Elasticsearch powers many of the most data-rich websites:

  • Wikipedia uses Elasticsearch to provide full-text search with highlighted search snippets, and search-as-you-type and did-you-mean suggestions.

  • The Guardian uses Elasticsearch to combine visitor logs with social -network data to provide real-time feedback to its editors about the public’s response to new articles.

  • Stack Overflow combines full-text search with geolocation queries and uses more-like-this to find related questions and answers.

  • GitHub uses Elasticsearch to query 130 billion lines of code.

  • Klout

  • AppDynamics monitoring



Registering for a free “Basic” license gets you Monitoring (formerly Marvel) and Logstash ArcSight module along with Dev Tools Search Profiler and Grok Debugger.

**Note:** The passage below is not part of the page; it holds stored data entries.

From an optimization exercise on the open Yosys and OpenROAD flow, aimed at small area; shortcuts taken in it are not production practice. Only simulation tests tie the RTL to the original design; equivalence was not proved. The flow treats the clock pin as an ideal source, which a real chip does not have. Power is estimated from default activity; no workload was simulated.

Setup of run A:
==> flow/design.v (excerpt) <==
module top (
    input   logic       clk,
    input   logic       reset_n,
    input   logic       input_spi_clk,
    input   logic       input_spi_mosi,
    input   logic       input_spi_cs_n,
    output  logic       adc_spi_clk,
    input   logic       adc_spi_miso,
    output  logic       adc_spi_mosi,
    output  logic       adc_spi_cs_n,
    output  logic       pwm_a,
    output  logic       pwm_b
);
    logic [9:0]  m;
    logic [5:0]  s;
    logic [9:0]  m_inc;      
    logic [10:0] t;          
    assign t[0] = 1'b1;
    genvar gi;
    generate for (gi = 0; gi < 10; gi = gi + 1) begin : g_m
        assign m_inc[gi] = m[gi] ^ t[gi];
        assign t[gi+1]   = m[gi] & t[gi];
    end endgenerate
    wire [6:0] s_inc = {1'b0, s} + {6'd0, m[4:0] == 5'd2};
    always_ff @(posedge clk) begin
        if (~reset_n) begin
            m <= 10'd2;
            s <= 6'd63;
        end else begin
            m <= m_inc;
            s <= s_inc[5:0] | {1'b0, {3{s_inc[6]}}, 2'b00};
        end
    end
    assign adc_spi_cs_n = (s >= 6'd47);
    assign adc_spi_clk  = ~adc_spi_cs_n & ((m[4:0] >= 5'd19) | (m[4:0] <= 5'd2));
    assign adc_spi_mosi = (s == 6'd28) | (s == 6'd29) | (s == 6'd31);
    logic [8:0] sr;
    always_ff @(posedge clk) begin
        if (m[4:0] == 5'd18 && s >= 6'd33 && s <= 6'd41)
            sr <= {sr[7:0], adc_spi_miso};
    end
    logic [7:0] r8;
    logic       rf;
    always_ff @(posedge clk) begin
        if (s == 6'd45 && m[4:0] == 5'd24) begin
            r8 <= sr[8:1];
            rf <= sr[0] & ~(&sr[8:1]);
        end
    end
    wire rx = r8[7] | (rf & (&r8[6:0]));
    logic       clk_q;
    logic [3:0] since;       
    logic [4:0] bitcnt;
    logic [8:0] bufn;        
    logic [7:0] pn, spn;     
    wire shift = (since == 4'd1);
    wire valid = (bitcnt == 5'd16);
    always_ff @(posedge clk) begin
        clk_q <= input_spi_clk;
        if (input_spi_clk & ~clk_q)
            since <= 4'd0;
        else if (~since[3])
            since <= since + 1'b1;
        if (shift)
  ...
export LEC_CHECK = 0
export CAP_MARGIN = 20
export CORE_MARGIN = 2
export CORE_UTILIZATION = 55
export SLEW_MARGIN = 20
export SYNTH_HIERARCHICAL = 1
export SYNTH_MINIMUM_KEEP_SIZE = 0
create_clock -name core_clock -period 10.0 [get_ports {clk}]
standard.sh (not shown) runs the stock make flow with config.mk's settings and CLKGATE_MAP_FILE= SYNTH_SCRIPT=/design/flow/synth_recipe.tcl, a recipe that flattens the netlist after the stock synthesis.
==> flow/flow/run.sh <==
#!/bin/bash
# The standard layout with four changes: after floorplanning,
# flow/downsize.tcl puts every logic cell at its smallest drive strength
# (the later repair steps size up where needed); the port buffers are buf_1
# cells; clock tree synthesis uses clkbuf_4 buffers without dummy loads; and
# after clock tree synthesis, flow/post_cts.tcl upsizes to clkbuf_8 each
# clock buffer whose flip-flops' clock slew is estimated over 100 ps.
# Each tool's output is in orfs/logs; the make output is in flow_make.log.
set -euo pipefail
here=$(cd "$(dirname "$0")" && pwd)
export BUFFER_PORTS_ARGS="-buffer_cell sky130_fd_sc_hd__buf_1"
export CTS_ARGS="-sink_clustering_enable -repair_clock_nets -dont_use_dummy_load -buf_list sky130_fd_sc_hd__clkbuf_4"
export POST_CTS_TCL="$here/post_cts.tcl"
export POST_FLOORPLAN_TCL="$here/downsize.tcl"
bash standard.sh > flow_make.log 2>&1
==> flow/flow/downsize.tcl <==
# Start placement from the smallest drive strength of every logic cell that
# synthesis sized up (not the flip-flops or clock buffers); the resizer's
# later repair steps size up again only where slew, load or timing needs it.
foreach inst [get_cells *] {
  set master [get_property [get_lib_cells -of_objects $inst] name]
  if {![regexp {^(sky130_fd_sc_hd__[a-z0-9]+)_([0-9]+)$} $master -> base drive]} { continue }
  if {$drive <= 1 || [string match *clk* $base] || [string match *df* $base]} { continue }
  foreach alt [list ${base}_1 ${base}_0] {
    if {[llength [get_lib_cells -quiet $alt]] > 0} {
      replace_cell $inst $alt
      break
    }
  }
}
==> flow/flow/post_cts.tcl <==
estimate_parasitics -placement
set weak {}
foreach pin [all_registers -clock_pins -edge_triggered] {
  set worst 0
  foreach edge {rise fall} {
    foreach a {min max} {
      set s [get_property $pin slew_${a}_$edge]
      if {$s > $worst} { set worst $s }
    }
  }
  if {$worst > 0.100} {
    set net [get_nets -of_objects $pin]
    foreach drv [get_pins -of_objects $net -filter "direction==output"] {
      lappend weak [get_cells -of_objects $drv]
    }
  }
}
set done {}
foreach c $weak {
  set name [get_property $c full_name]
  if {[lsearch -exact $done $name] >= 0} { continue }
  lappend done $name
  if {[get_property [get_lib_cells -of_objects $c] name] eq "sky130_fd_sc_hd__clkbuf_4"} {
    puts "upsizing clock buffer $name"
    replace_cell $c sky130_fd_sc_hd__clkbuf_8
  }
}
if {[llength $done] > 0} {
  detailed_placement
  check_placement -verbose
  estimate_parasitics -placement
}
The following lists how run B was set up differently from run A:
Settings: a change of CORE_UTILIZATION from 55 to 40.
Notes after the runs:
- Comparing the two runs side by side, run B comes out ahead of run A on switching power.
- Changes observed in run B relative to run A: highest ir drop seen on vdd now smaller, setup slack climbed 31 ps.
- From run A to run B the numbers moved as follows: share of cell area taken by flip-flops and latches closely matched the old numbers; area growth from synthesis to layout increased by 0.37 points relative to the old numbers; detailed route wirelength on metal3 decreased by about 15% relative to the old numbers; die footprint increased by 36% relative to the old numbers.
- Diff run B and run A: final critical delay including setup and external delays lower in run B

And Upgrade Assistant APIs & UI.

Unlike Splunk, where it’s expensive (millions) after the first 500 MB of free.

Elastic prices subscriptions by the number of nodes managed and monitored at scale (less than Splunk and doesn’t run out of gas).

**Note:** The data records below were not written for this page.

From an optimization exercise on the open Yosys and OpenROAD flow, aimed at small area; shortcuts taken in it are not production practice. Function was checked by simulation only, so behaviour that the tests miss may differ from the original. Power is estimated from default activity; no workload was simulated.

== JK ==
// iq_to_fifo_shifted
module iq_to_fifo_shifted #
(
    parameter iq_width = 56
)
(
    input wire axis_aclk,
    input wire aresetn,
    input [7:0] distance,
    input s00_axis_i48_tvalid,
    input [iq_width-1 : 0] s00_axis_i48_tdata,
    input s01_axis_q48_tvalid,
    input [iq_width-1 : 0] s01_axis_q48_tdata,
    input s02_axis_i48_sub_tvalid,
    input [iq_width-1 : 0] s02_axis_i48_sub_tdata,
    input s03_axis_q48_sub_tvalid,
    input [iq_width-1 : 0] s03_axis_q48_sub_tdata,
    input s04_axis_i96_tvalid,
    input [31 : 0] s04_axis_i96_tdata,
    input s05_axis_q96_tvalid,
    input [31 : 0] s05_axis_q96_tdata,
    input wire m00_axis_tready,
    output wire [31 : 0] m00_axis_tdata,
    output wire m00_axis_tlast,
    output reg m00_axis_tvalid
);
Size in the first run: ~1200 cells after synthesis, ~360 flip-flops, about 340 I/O pins, roughly 0.016 mm² of cells after synthesis.
==> flow/config.mk <==
export PLATFORM = sky130hd
export DESIGN_NAME = iq_to_fifo_shifted
export DESIGN_NICKNAME = iq_to_fifo_shifted
export VERILOG_FILES = /design/flow/design.v
export SDC_FILE = /design/flow/constraint.sdc
export NUM_CORES = 4
export LEC_CHECK = 0
export CAP_MARGIN = 20
export CORE_MARGIN = 2
export CORE_UTILIZATION = 40
export SLEW_MARGIN = 20
==> flow/constraint.sdc <==
create_clock -name core_clock -period 5.0 [get_ports {axis_aclk}]
set_input_delay 1.0000 -clock core_clock [delete_from_list [all_inputs] [get_ports {axis_aclk}]]
set_output_delay 1.0000 -clock core_clock [all_outputs]
set_load 0.01 [all_outputs]
standard.sh (not shown) runs the stock make flow with config.mk's settings and CLKGATE_MAP_FILE= SYNTH_SCRIPT=/design/flow/synth_recipe.tcl, a recipe that flattens the netlist after the stock synthesis.
==> flow/flow/run.sh <==
#!/bin/bash
# Standard layout, with the port buffers made from the smallest buffer cell.
cat standard.sh > standard_sh_copy.log
export BUFFER_PORTS_ARGS="-buffer_cell sky130_fd_sc_hd__buf_1"
bash standard.sh > standard.log 2>&1
JK | status: complete | timing, DRC, antenna: pass
Edits applied to the flow inputs when going from JK to MS:
==> flow/run.sh (new file) <==
#!/bin/bash
# synth_recipe.tcl (not shown) runs the flow's synth.tcl, then flattens the netlist and writes it again
# the make line also repeats each setting of config.mk as NAME=value (left out here)
make -C /OpenROAD-flow-scripts/flow DESIGN_CONFIG=/design/flow/config.mk WORK_HOME=/design/flow/orfs CLKGATE_MAP_FILE= SYNTH_SCRIPT=/design/flow/synth_recipe.tcl finish
removed: flow/flow/run.sh
removed: flow/standard.sh
Notes after the runs:
Layout checks on MS: not met. Flow itself completed; violations: setup timing. Clock-buffer cell count of MS exceeds that of JK by a few percent. Taking MS over JK, the cell count after placement ratio works out to 1.07. Against JK, MS comes in 480 µm² higher on multi-input combinational cell area. Final cell count without fillers ends up lower on JK. Summary of MS over JK: fraction of the yosys area taken by sequential cells ~0 delta, fmax lost 3.5%.
Here is what was changed in the inputs of AL compared with MS.
Settings: SLEW_MARGIN changed from 20 to 0; CORE_UTILIZATION changed from 40 to 60; CAP_MARGIN changed from 20 to 0.
==> flow/flow/run.sh (new file) <==
#!/bin/bash
# Standard layout (standard.sh, all steps), with two changes:
#  - the port buffers are made from the smallest buffer cell;
#  - clock tree: larger sink clusters driven by clkbuf_16, no dummy loads.
cat standard.sh > standard_sh_copy.log
export BUFFER_PORTS_ARGS="-buffer_cell sky130_fd_sc_hd__buf_1"
export CTS_ARGS="-sink_clustering_enable -repair_clock_nets -dont_use_dummy_load -sink_clustering_size 30 -sink_clustering_max_diameter 60 -buf_list sky130_fd_sc_hd__clkbuf_16"
bash standard.sh > standard.log 2>&1
==> flow/standard.sh (new file) <==
#!/bin/bash
# synth_recipe.tcl (not shown) runs the flow's synth.tcl, then flattens the netlist and writes it again
# the make line also repeats each setting of config.mk as NAME=value (left out here)
make -C /OpenROAD-flow-scripts/flow DESIGN_CONFIG=/design/flow/config.mk WORK_HOME=/design/flow/orfs CLKGATE_MAP_FILE= SYNTH_SCRIPT=/design/flow/synth_recipe.tcl "${@:-finish}"
removed: flow/run.sh
### Flow results
- AL: PASS, flow complete, no timing, DRC or antenna violations
- Diff AL and MS: clock power lower in AL
- Cmp AL vs MS: final critical-path required period lower in AL
- The total of clock buffers placed in the layout in AL sits 23 below the value recorded for MS.
- Compared with MS, AL shows post-route total power that has gone down by more than 10%.
- AL vs. MS: post-route setup TNS moved up; switching power of the nets moved down; layout-stage area growth over the synthesis result moved down.
Setup changes, AL to TR
Settings: setting GPL_TIMING_DRIVEN to 0 for the first time; setting CTS_CLUSTER_SIZE to 20 for the first time; setting CTS_BUF_LIST to sky130_fd_sc_hd__clkbuf_8 for the first time; setting CTS_CLUSTER_DIAMETER to 60 for the first time.
==> flow/flow/run.sh <==
#!/bin/bash
# Standard layout, with the port buffers made from the smallest buffer cell.
cat standard.sh > standard_sh_copy.log
export BUFFER_PORTS_ARGS="-buffer_cell sky130_fd_sc_hd__buf_1"
bash standard.sh > standard.log 2>&1
### Flow results
- TR finished all stages; layout check result: FAIL, due to setup timing.
- Overall power of the completed layout delta for TR relative to AL: about 2.4% lower
- Per the comparison of TR with AL, half-perimeter wire length of the detailed placement result now larger, combinational fraction of design power now larger, mean number of vias per cell now larger, delay contributed by the slowest stage of the critical path now larger, clock power now smaller.
- TR vs AL — final cell count climbed by a few percent
- For the count of clock-net buffers in the final layout, TR came in 7.7% higher than AL did.
- The global routing usage on met2 reported for TR is greater than that of AL by 2.2 points.
[inputs] PW vs TR
Settings: CTS_CLUSTER_DIAMETER no longer set, was 60; CTS_BUF_LIST now sky130_fd_sc_hd__clkbuf_2 sky130_fd_sc_hd__clkbuf_4, was sky130_fd_sc_hd__clkbuf_8; GPL_TIMING_DRIVEN no longer set, was 0.
Notes after the runs:
PW reached the end of the flow, and the finished layout is clean on the timing, design-rule and antenna checks. Normalized max-slew margin down 9.4 points in PW wrt TR. [compare] base=TR new=PW: count of vias placed by the detailed router went up by about 1.3%; combined flip-flop and latch cell area was more or less identical. For PW, the launching element of the worst setup path was distance[7], unlike TR, where it was distance[6].

## static timing again, ports no longer ideal
In the flow no input, the clock included, has a driving cell. The finished layouts below were timed again as built, in two steps.
Step 1, drivers: a clkbuf_16 drives axis_aclk and a buf_2 each remaining input, both assumed.
Step 2 also shifts input and output timing later by t, the mid clock arrival at the registers, as if the neighbouring blocks saw the same clock.
Three values: no drivers, after step 1, after step 2; two values: the first two.
run	t, ns	slack for setup (ns)	worst setup path after step 2	worst register clock-pin slew, ns
JK	0.603	0.171 / 0.119 / 0.125	input to output	0.06 / 0.06
MS	0.609	-0.004 / -0.047 / -0.047	input to output	0.07 / 0.07
AL	0.573	0.119 / 0.071 / 0.071	input to output	0.10 / 0.10
TR	0.653	-0.080 / -0.122 / -0.122	input to output	0.12 / 0.12
PW	0.749	0.110 / 0.069 / 0.069	input to output	0.08 / 0.08
For AL, which loses most, drivers alone change the setup slack by -0.048 ns; drivers and shift together by -0.048 ns.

But Marvel is free until production.


  1. GitHub for documentation and source control.
  2. Linux Ubuntu (Amazon build) running on all servers for DEB packages installed by command dpkg
  3. STunnel to secure communications
  4. Docker to install packages on servers.
  5. Logstash Forwarder on all servers to direct log entry flow to a collector.

  6. JMeter to create load on the system artificially by using Java programs to emulate many real clients.

  7. Maven to package java

  8. Puppet to manage configurations

  9. NGINX to distribute among servers

  10. Logstash collects timestamped logs of various formats, from various sources, parse to filter out junk, index them, and normalize into JSON in a way that’s searchable in a central location. Better than awk, grep, etc. on individual machines.

  11. RabbitMQ queue services between Logstash producers and consumers to ensure scalability by absorbing spikes.

  12. Elasticsearch indexes (inverted) nested aggregations of data in Hadoop.
  13. Curator at https://github.com/elasticsearch/curator to manage Elasticsearch indexes by enabling admins to schedule operations to optimise, close, and delete indexes.

  14. Kibana does data discovery on elasticsearch cluster to identify “actionable insights” and presents visualization (a dashboard).


Instead of piping individual logs such as:

$ log_producer | grep ... | sed ... | awk ... | tee output \ | sort | uniq -c | sort -n

Elasticsearch provides consistency to different time stamp formats.

Kibana “democratizes” data by putting a front-end to access data in a searcheable in fast, meaningful ways.



There is a lighter edition of Logstash.

Kibana & Elasticsearch started as an open source project, built by devops people for devops people.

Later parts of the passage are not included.